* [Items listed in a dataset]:
________________________

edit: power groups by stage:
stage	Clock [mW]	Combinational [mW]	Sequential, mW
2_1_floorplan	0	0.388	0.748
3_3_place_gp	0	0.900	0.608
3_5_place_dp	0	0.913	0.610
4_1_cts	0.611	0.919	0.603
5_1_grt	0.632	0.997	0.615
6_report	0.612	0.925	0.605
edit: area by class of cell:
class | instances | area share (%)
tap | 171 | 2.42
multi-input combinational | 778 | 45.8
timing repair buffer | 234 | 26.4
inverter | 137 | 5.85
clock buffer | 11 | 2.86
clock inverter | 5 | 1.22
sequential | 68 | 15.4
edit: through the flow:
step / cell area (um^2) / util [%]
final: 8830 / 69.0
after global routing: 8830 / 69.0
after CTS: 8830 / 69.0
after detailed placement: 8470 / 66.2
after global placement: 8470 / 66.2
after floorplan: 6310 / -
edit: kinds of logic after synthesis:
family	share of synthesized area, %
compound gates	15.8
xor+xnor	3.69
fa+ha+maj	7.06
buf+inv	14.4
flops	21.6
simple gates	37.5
[src/rtl/y86_pkg.sv]
// Shared Y86-64 encodings for the execute stage.
// Holds the instruction codes, ALU function codes, condition codes, status
// codes and the "no register" id, plus the jXX/cmovXX condition evaluator.
package y86_pkg;

  // Instruction codes
  localparam logic [3:0] I_HALT   = 4'h0;
  localparam logic [3:0] I_NOP    = 4'h1;
  localparam logic [3:0] I_RRMOVQ = 4'h2;
  localparam logic [3:0] I_IRMOVQ = 4'h3;
  localparam logic [3:0] I_RMMOVQ = 4'h4;
  localparam logic [3:0] I_MRMOVQ = 4'h5;
  localparam logic [3:0] I_OPQ    = 4'h6;
  localparam logic [3:0] I_JXX    = 4'h7;
  localparam logic [3:0] I_CALL   = 4'h8;
  localparam logic [3:0] I_RET    = 4'h9;
  localparam logic [3:0] I_PUSHQ  = 4'hA;
  localparam logic [3:0] I_POPQ   = 4'hB;

  // ALU function codes (ifun of OPq)
  localparam logic [1:0] ALU_ADD = 2'd0;
  localparam logic [1:0] ALU_SUB = 2'd1;
  localparam logic [1:0] ALU_AND = 2'd2;
  localparam logic [1:0] ALU_XOR = 2'd3;

  // Condition codes (ifun of cmovXX / jXX)
  localparam logic [3:0] C_YES = 4'd0;
  localparam logic [3:0] C_LE  = 4'd1;
  localparam logic [3:0] C_L   = 4'd2;
  localparam logic [3:0] C_E   = 4'd3;
  localparam logic [3:0] C_NE  = 4'd4;
  localparam logic [3:0] C_GE  = 4'd5;
  localparam logic [3:0] C_G   = 4'd6;

  // Status codes
  localparam logic [2:0] S_AOK = 3'd1;
  localparam logic [2:0] S_HLT = 3'd2;
  localparam logic [2:0] S_ADR = 3'd3;
  localparam logic [2:0] S_INS = 3'd4;

  localparam logic [3:0] REG_NONE = 4'hF;

  // Condition outcome for a given ifun and CC value; unknown ifun -> false.
  function automatic logic cond_eval(input logic [3:0] ifun,
                                     input logic zf, input logic sf,
                                     input logic of);
    logic lt;
    lt = sf ^ of;
    case (ifun)
      C_YES:   cond_eval = 1'b1;
      C_LE:    cond_eval = lt | zf;
      C_L:     cond_eval = lt;
      C_E:     cond_eval = zf;
      C_NE:    cond_eval = ~zf;
      C_GE:    cond_eval = ~lt;
      C_G:     cond_eval = ~lt & ~zf;
      default: cond_eval = 1'b0;
    endcase
  endfunction

endpackage

[src/rtl/alu_64.sv]
// Combinational Y86 ALU: add, sub (b - a), and, xor, with ZF/SF/OF flags.
// Ports: a, b operands; fn function code; y result; zf/sf/of flags
// (of is zero for the logical functions).
module alu_64
  import y86_pkg::*;
#(
  parameter int WIDTH = 64
) (
  input  logic [WIDTH-1:0] a,
  input  logic [WIDTH-1:0] b,
  input  logic [1:0]       fn,
  output logic [WIDTH-1:0] y,
  output logic             zf,
  output logic             sf,
  output logic             of
);

  always_comb begin
    y  = '0;
    of = 1'b0;
    case (fn)
      ALU_ADD: begin
        y  = a + b;
        of = (a[WIDTH-1] == b[WIDTH-1]) && (y[WIDTH-1] != a[WIDTH-1]);
      end
      ALU_SUB: begin
        y  = b - a;
        of = (a[WIDTH-1] != b[WIDTH-1]) && (y[WIDTH-1] != b[WIDTH-1]);
      end
      ALU_AND: y = a & b;
      default: y = a ^ b;
    endcase
    zf = (y == '0);
    sf = y[WIDTH-1];
  end

endmodule

[src/rtl/execute_stage.sv]
// Y86-64 pipeline execute stage.
// Selects ALU operands per icode, owns the ZF/SF/OF condition-code register,
// evaluates Cnd for cmovXX/jXX and holds one result for the memory stage.
// Ports: clk, reset_n (sync, active low), flush; in_* decode side with
// in_valid/in_ready; out_* memory side with out_valid/out_ready;
// cc_zf/cc_sf/cc_of expose the current condition codes.
module execute_stage
  import y86_pkg::*;
#(
  parameter int WIDTH = 64,
  parameter int STATW = 2
) (
  input  logic             clk,
  input  logic             reset_n,
  input  logic             flush,
  input  logic             in_valid,
  output logic             in_ready,
  input  logic [3:0]       in_icode,
  input  logic [3:0]       in_ifun,
  input  logic [STATW-1:0] in_stat,
  input  logic [WIDTH-1:0] in_valA,
  input  logic [WIDTH-1:0] in_valB,
  input  logic [WIDTH-1:0] in_valC,
  input  logic [3:0]       in_dstE,
  input  logic [3:0]       in_dstM,
  output logic             out_valid,
  input  logic             out_ready,
  output logic [3:0]       out_icode,
  output logic [STATW-1:0] out_stat,
  output logic [WIDTH-1:0] out_valA,
  output logic [WIDTH-1:0] out_valE,
  output logic             out_cnd,
  output logic [3:0]       out_dstE,
  output logic [3:0]       out_dstM,
  output logic             cc_zf,
  output logic             cc_sf,
  output logic             cc_of
);

  logic [WIDTH-1:0] alu_a, alu_b, alu_y;
  logic [1:0]       alu_fn;
  logic             alu_zf, alu_sf, alu_of;
  logic             cnd, accept, cc_write;

  always_comb begin
    alu_a  = '0;
    alu_b  = '0;
    alu_fn = ALU_ADD;
    case (in_icode)
      I_RRMOVQ: alu_a = in_valA;
      I_IRMOVQ: alu_a = in_valC;
      I_RMMOVQ, I_MRMOVQ: begin
        alu_a = in_valC;
        alu_b = in_valB;
      end
      I_OPQ: begin
        alu_a  = in_valA;
        alu_b  = in_valB;
        alu_fn = in_ifun[1:0];
      end
      I_CALL, I_PUSHQ: begin
        alu_a = '0 - WIDTH'(8);
        alu_b = in_valB;
      end
      I_RET, I_POPQ: begin
        alu_a = WIDTH'(8);
        alu_b = in_valB;
      end
      default: ;
    endcase
  end

  alu_64 #(.WIDTH(WIDTH)) u_alu (
    .a  (alu_a),
    .b  (alu_b),
    .fn (alu_fn),
    .y  (alu_y),
    .zf (alu_zf),
    .sf (alu_sf),
    .of (alu_of)
  );

  // Cnd uses the CC register as it stands, so an OPq accepted on the
  // previous edge is already visible to a following cmov/jXX.
  always_comb begin
    cnd = 1'b0;
    if (in_icode == I_RRMOVQ || in_icode == I_JXX)
      cnd = cond_eval(in_ifun, cc_zf, cc_sf, cc_of);
  end

  assign in_ready = (!out_valid || out_ready) && !flush;
  assign accept   = in_valid && in_ready;
  assign cc_write = accept && (in_icode == I_OPQ) && (in_stat == STATW'(S_AOK));

  always_ff @(posedge clk) begin
    if (!reset_n) begin
      cc_zf <= 1'b1;
      cc_sf <= 1'b0;
      cc_of <= 1'b0;
    end else if (cc_write) begin
      cc_zf <= alu_zf;
      cc_sf <= alu_sf;
      cc_of <= alu_of;
    end
  end

  always_ff @(posedge clk) begin
    if (!reset_n) begin
      out_valid <= 1'b0;
      out_icode <= '0;
      out_stat  <= '0;
      out_valA  <= '0;
      out_valE  <= '0;
      out_cnd   <= 1'b0;
      out_dstE  <= REG_NONE;
      out_dstM  <= REG_NONE;
    end else if (flush) begin
      out_valid <= 1'b0;
    end else if (accept) begin
      out_valid <= 1'b1;
      out_icode <= in_icode;
      out_stat  <= in_stat;
      out_valA  <= in_valA;
      out_valE  <= alu_y;
      out_cnd   <= cnd;
      out_dstE  <= (in_icode == I_RRMOVQ && !cnd) ? REG_NONE : in_dstE;
      out_dstM  <= in_dstM;
    end else if (out_ready) begin
      out_valid <= 1'b0;
    end
  end

endmodule
`config.mk`:
```
export PLATFORM = sky130hd
export DESIGN_NAME = secure_xfer_sequencer
export DESIGN_NICKNAME = d
export VERILOG_FILES = /design/src/rtl/secure_xfer_sequencer.sv
export SDC_FILE = /design/constraint.sdc
export NUM_CORES = 1
export LEC_CHECK = 0
export CORE_ASPECT_RATIO = 0.5
export CORE_MARGIN = 5
export CORE_UTILIZATION = 51
export CTS_CLUSTER_DIAMETER = 50
export DETAILED_ROUTE_END_ITERATION = 16
export GPL_TIMING_DRIVEN = 0
export MAX_ROUTING_LAYER = met4
export PLACE_DENSITY = 0.8
export SLEW_MARGIN = 10
export SYNTH_ARGS = -nofsm -noshare
export SYNTH_HDL_FRONTEND = slang
export SYNTH_SLANG_ARGS = --single-unit
```
`constraint.sdc`:
```
create_clock -name clk -period 3 [get_ports clk]
set_clock_uncertainty 0.05 [all_clocks]
set_input_delay 0.6 -clock clk [delete_from_list [all_inputs] [get_ports clk]]
set_output_delay 0.6 -clock clk [all_outputs]
set_load 0.1 [all_outputs]
```
--- src/rtl/uart_tx_arbiter.sv ---
// Round-robin arbiter sharing one uart_tx byte transmitter between NUM_REQ requesters.
// Drives an edge-triggered data_ready, confirms acceptance via sampled, then holds off for a gap.
module uart_tx_arbiter #(
   parameter int unsigned NUM_REQ        = 4,
   parameter int unsigned DATA_WIDTH     = 8,
   parameter int unsigned GAP_CYCLES     = 290000,
   parameter int unsigned ACCEPT_TIMEOUT = 4096
) (
   input  logic                          clk,
   input  logic                          rst_n,
   input  logic [NUM_REQ-1:0]            req,
   input  logic [NUM_REQ*DATA_WIDTH-1:0] req_data,
   output logic [NUM_REQ-1:0]            grant,
   output logic [DATA_WIDTH-1:0]         tx_data,
   output logic                          tx_data_ready,
   input  logic                          tx_sampled,
   output logic                          busy,
   output logic                          timeout_err
);

   localparam int unsigned PtrW     = (NUM_REQ > 1) ? $clog2(NUM_REQ) : 1;
   localparam int unsigned TimerMax = (GAP_CYCLES > ACCEPT_TIMEOUT) ? GAP_CYCLES : ACCEPT_TIMEOUT;
   localparam int unsigned TimerW   = $clog2(TimerMax + 1);

   localparam logic [TimerW-1:0] GapLast = TimerW'(GAP_CYCLES - 1);
   localparam logic [TimerW-1:0] AccLast = TimerW'(ACCEPT_TIMEOUT - 1);
   localparam logic [PtrW-1:0]   PtrLast = PtrW'(NUM_REQ - 1);
   localparam logic [PtrW:0]     NumReqW = (PtrW + 1)'(NUM_REQ);

   typedef enum logic [2:0] {
      StIdle,
      StLaunch,
      StWaitAccept,
      StWaitStart,
      StGap
   } state_e;

   state_e                  state_q, state_d;
   logic [PtrW-1:0]         rr_ptr_q, rr_ptr_d;
   logic [TimerW-1:0]       timer_q, timer_d;
   logic [NUM_REQ-1:0]      grant_q, grant_d;
   logic [DATA_WIDTH-1:0]   tx_data_q, tx_data_d;
   logic                    tx_data_ready_q, tx_data_ready_d;
   logic                    busy_q, busy_d;
   logic                    timeout_err_q, timeout_err_d;

   logic [DATA_WIDTH-1:0]   req_bytes [NUM_REQ];
   logic                    found;
   logic [PtrW-1:0]         win_idx;
   logic [PtrW:0]           scan_idx;

   for (genvar g = 0; g < NUM_REQ; g++) begin : g_unpack
      assign req_bytes[g] = req_data[g*DATA_WIDTH +: DATA_WIDTH];
   end

   // First set request scanning upward from rr_ptr, wrapping modulo NUM_REQ.
   always_comb begin
      found    = 1'b0;
      win_idx  = '0;
      scan_idx = '0;
      for (int unsigned k = 0; k < NUM_REQ; k++) begin
         scan_idx = {1'b0, rr_ptr_q} + (PtrW + 1)'(k);
         if (scan_idx >= NumReqW) begin
            scan_idx = scan_idx - NumReqW;
         end
         if (!found && req[scan_idx[PtrW-1:0]]) begin
            found   = 1'b1;
            win_idx = scan_idx[PtrW-1:0];
         end
      end
   end

   always_comb begin
      state_d         = state_q;
      rr_ptr_d        = rr_ptr_q;
      timer_d         = timer_q;
      grant_d         = '0;
      tx_data_d       = tx_data_q;
      tx_data_ready_d = tx_data_ready_q;
      timeout_err_d   = timeout_err_q;

      unique case (state_q)
         StIdle: begin
            if (found) begin
               tx_data_d         = req_bytes[win_idx];
               grant_d[win_idx]  = 1'b1;
               rr_ptr_d          = (win_idx == PtrLast) ? '0 : win_idx + 1'b1;
               state_d           = StLaunch;
            end
         end
         StLaunch: begin
            tx_data_ready_d = 1'b1;
            timer_d         = '0;
            state_d         = StWaitAccept;
         end
         StWaitAccept: begin
            if (tx_sampled) begin
               state_d = StWaitStart;
            end else if (timer_q == AccLast) begin
               // Byte is dropped; grant is not repeated.
               timeout_err_d   = 1'b1;
               tx_data_ready_d = 1'b0;
               timer_d         = '0;
               state_d         = StGap;
            end else begin
               timer_d = timer_q + 1'b1;
            end
         end
         StWaitStart: begin
            if (!tx_sampled) begin
               tx_data_ready_d = 1'b0;
               timer_d         = '0;
               state_d         = StGap;
            end
         end
         StGap: begin
            if (timer_q == GapLast) begin
               timer_d = '0;
               state_d = StIdle;
            end else begin
               timer_d = timer_q + 1'b1;
            end
         end
         default: begin
            state_d = StGap;
         end
      endcase

      busy_d = (state_d != StIdle);
   end

   // Reset lands in GAP so a frame left in flight by the unreset transmitter can drain.
   always_ff @(posedge clk or negedge rst_n) begin
      if (!rst_n) begin
         state_q         <= StGap;
         rr_ptr_q        <= '0;
         timer_q         <= '0;
         grant_q         <= '0;
         tx_data_q       <= '0;
         tx_data_ready_q <= 1'b0;
         busy_q          <= 1'b1;
         timeout_err_q   <= 1'b0;
      end else begin
         state_q         <= state_d;
         rr_ptr_q        <= rr_ptr_d;
         timer_q         <= timer_d;
         grant_q         <= grant_d;
         tx_data_q       <= tx_data_d;
         tx_data_ready_q <= tx_data_ready_d;
         busy_q          <= busy_d;
         timeout_err_q   <= timeout_err_d;
      end
   end

   assign grant         = grant_q;
   assign tx_data       = tx_data_q;
   assign tx_data_ready = tx_data_ready_q;
   assign busy          = busy_q;
   assign timeout_err   = timeout_err_q;

endmodule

________________________

Only a number should be returned: the count of lines above that include "unsigned".

8